Finalmente, sé que vienes preparando tu tesis. ¿En qué medida ésta se emparenta con tu propia obra?
Hay una relación muy estrecha entre la tesis y la novela. No solo son proyectos simultáneos, sino que se retroalimentan. En general, la reflexión crítica sobre literatura está dentro de mi trabajo creativo; y mi trabajo creativo potencia mi desempeño como lector profesional. Me fui a Estados Unidos para seguir un doctorado bajo la premisa de que la vida académica y la creativa puede ser cómplices. Por eso considero que mi tesis doctoral forma parte de mi obra como escritor. Está ya casi concluida, y se titula “Comunidades efímeras: el círculo de artistas en la novela hispanoamericana del siglo XX”. En ella reflexiono sobre seis autores, cuyos nombres ya he mencionado en esta entrevista. Trato de hacer una historia del motivo del cenáculo, que recorre casi todo el siglo y distintos países latinoamericanos (hasta llegar a una aldea global, porque el último autor es Bolaño). La idea central de la investigación es que en todos estos textos asistimos a la formación de pequeñas comunidades eventuales y rebeldes, cuya misión no es generar instituciones, sino poner en aprietos a las existentes.

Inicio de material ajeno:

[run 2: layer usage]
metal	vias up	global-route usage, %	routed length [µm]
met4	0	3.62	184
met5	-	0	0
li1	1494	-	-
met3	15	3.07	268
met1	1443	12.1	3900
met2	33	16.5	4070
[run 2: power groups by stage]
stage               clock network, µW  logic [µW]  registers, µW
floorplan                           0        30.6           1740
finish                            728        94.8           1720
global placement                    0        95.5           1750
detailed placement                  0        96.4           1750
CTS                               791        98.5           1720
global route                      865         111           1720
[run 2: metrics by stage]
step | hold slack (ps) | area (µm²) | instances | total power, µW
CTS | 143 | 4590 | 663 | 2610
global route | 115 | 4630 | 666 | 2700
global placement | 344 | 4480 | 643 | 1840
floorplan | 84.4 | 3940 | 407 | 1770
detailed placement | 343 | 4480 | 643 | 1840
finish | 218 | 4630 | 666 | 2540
==> config.mk <==
export PLATFORM = sky130hd
export DESIGN_NAME = pet_needs_engine
export DESIGN_NICKNAME = d
export VERILOG_FILES = /design/src/rtl/pet_needs_engine.sv
export SDC_FILE = /design/constraint.sdc
export NUM_CORES = 1
export LEC_CHECK = 0
export ABC_CLOCK_PERIOD_IN_PS = 5600
export BUFFER_PORTS_ARGS = -buffer_cell sky130_fd_sc_hd__clkbuf_2
export CAP_MARGIN = 20
export CELL_PAD_IN_SITES_DETAIL_PLACEMENT = 1
export CELL_PAD_IN_SITES_GLOBAL_PLACEMENT = 2
export CORE_MARGIN = 5
export CORE_UTILIZATION = 41
export CTS_BUF_LIST = sky130_fd_sc_hd__clkbuf_16
export DETAILED_ROUTE_END_ITERATION = 10
export PLACE_DENSITY = 0.95
export SLEW_MARGIN = 20
export SYNTH_ARGS = -nofsm -noshare
export SYNTH_HDL_FRONTEND = slang
export SYNTH_SLANG_ARGS = --single-unit
==> constraint.sdc <==
create_clock -name clk -period 5.6 [get_ports clk]
set_input_delay 1.68 -clock clk [delete_from_list [all_inputs] [get_ports clk]]
set_output_delay 1.68 -clock clk [all_outputs]
set_load 0.02 [all_outputs]
`config.mk`:
```
export PLATFORM = sky130hd
export DESIGN_NAME = shift_multiplier
export DESIGN_NICKNAME = d
export VERILOG_FILES = /design/src/rtl/shift_multiplier_pkg.sv /design/src/rtl/shift_multiplier.sv
export SDC_FILE = /design/constraint.sdc
export NUM_CORES = 1
export LEC_CHECK = 0
export BUFFER_PORTS_ARGS = -buffer_cell sky130_fd_sc_hd__buf_2
export CORE_ASPECT_RATIO = 1.2
export CORE_MARGIN = 2
export CORE_UTILIZATION = 50
export CTS_BUF_LIST = sky130_fd_sc_hd__clkbuf_4 sky130_fd_sc_hd__clkbuf_8 sky130_fd_sc_hd__clkbuf_16
export DETAILED_ROUTE_END_ITERATION = 12
export PLACE_DENSITY = 0.72
export SYNTH_ARGS = -nofsm -noshare
export SYNTH_HDL_FRONTEND = slang
export SYNTH_SLANG_ARGS = --single-unit
```
`constraint.sdc`:
```
create_clock -name clk -period 5.4 [get_ports clk]
set_clock_uncertainty 0.15 [all_clocks]
set_input_delay 0.27 -clock clk [delete_from_list [all_inputs] [get_ports clk]]
set_output_delay 0.27 -clock clk [all_outputs]
set_load 0.05 [all_outputs]
```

Son agrupaciones momentáneas, no caóticas pero sí espontáneas, que producen micro-utopías breves, si se aceptan estos términos: formas de asociación “artísticas”, que hacen de la convivencia grupal una serie de eventos, ritos, performances. Dicho de otra forma, se trata de transfigurar la vida social a imagen y semejanza de los principios del arte, un deseo muy vanguardista. En Arlt, por ejemplo, la tarea final es revolucionar la sociedad, pero en la mayoría de los casos, se trata de ir contra la lógica de lo social sin alterarla materialmente, por lo menos no en el tiempo inmediato: la traición se da en otro plano. No en el futuro, sin embargo, sino en el instante. Como puedes ver, el tema de los cenáculos efímeros tiene vigencia en estos tiempos post-utópicos, posiblemente como una alternativa socio-política, incluso. Estoy pensando en las formulaciones de Deleuze y Guattari sobre el nomadismo, las máquinas de guerra, y los espacios lisos y estriados. Ciertamente, todo ello se manifiesta en “La noche americana”. La novela está poblada de imágenes, personajes y tramas sugeridas desde las ideas de la tesis; y las ideas de la tesis se nutren del estímulo narrativo y visual de la novela.
¿Proyectos futuros?
Estoy empezando a trabajar en una novela muy distinta de La noche americana, que demandará un trabajo considerable de investigación previa. Su tono ya no será principalmente satírico, y su tema tiene relación con lo que se podría llamar “el mundo andino”, y con la paternidad. Algo de esto se anuncia en El futuro de mi cuerpo. Esta vez, sin embargo, se trata de investigar a fondo, dentro de mis límites, la posibilidad de una conexión con ese mundo, que me resulta ajeno y familiar a la vez porque es parte de un pasado construido por lecturas, pero que también sobrevive diluido en el aire de todos los días. Lo andino ha tenido siempre una resonancia especial para mí.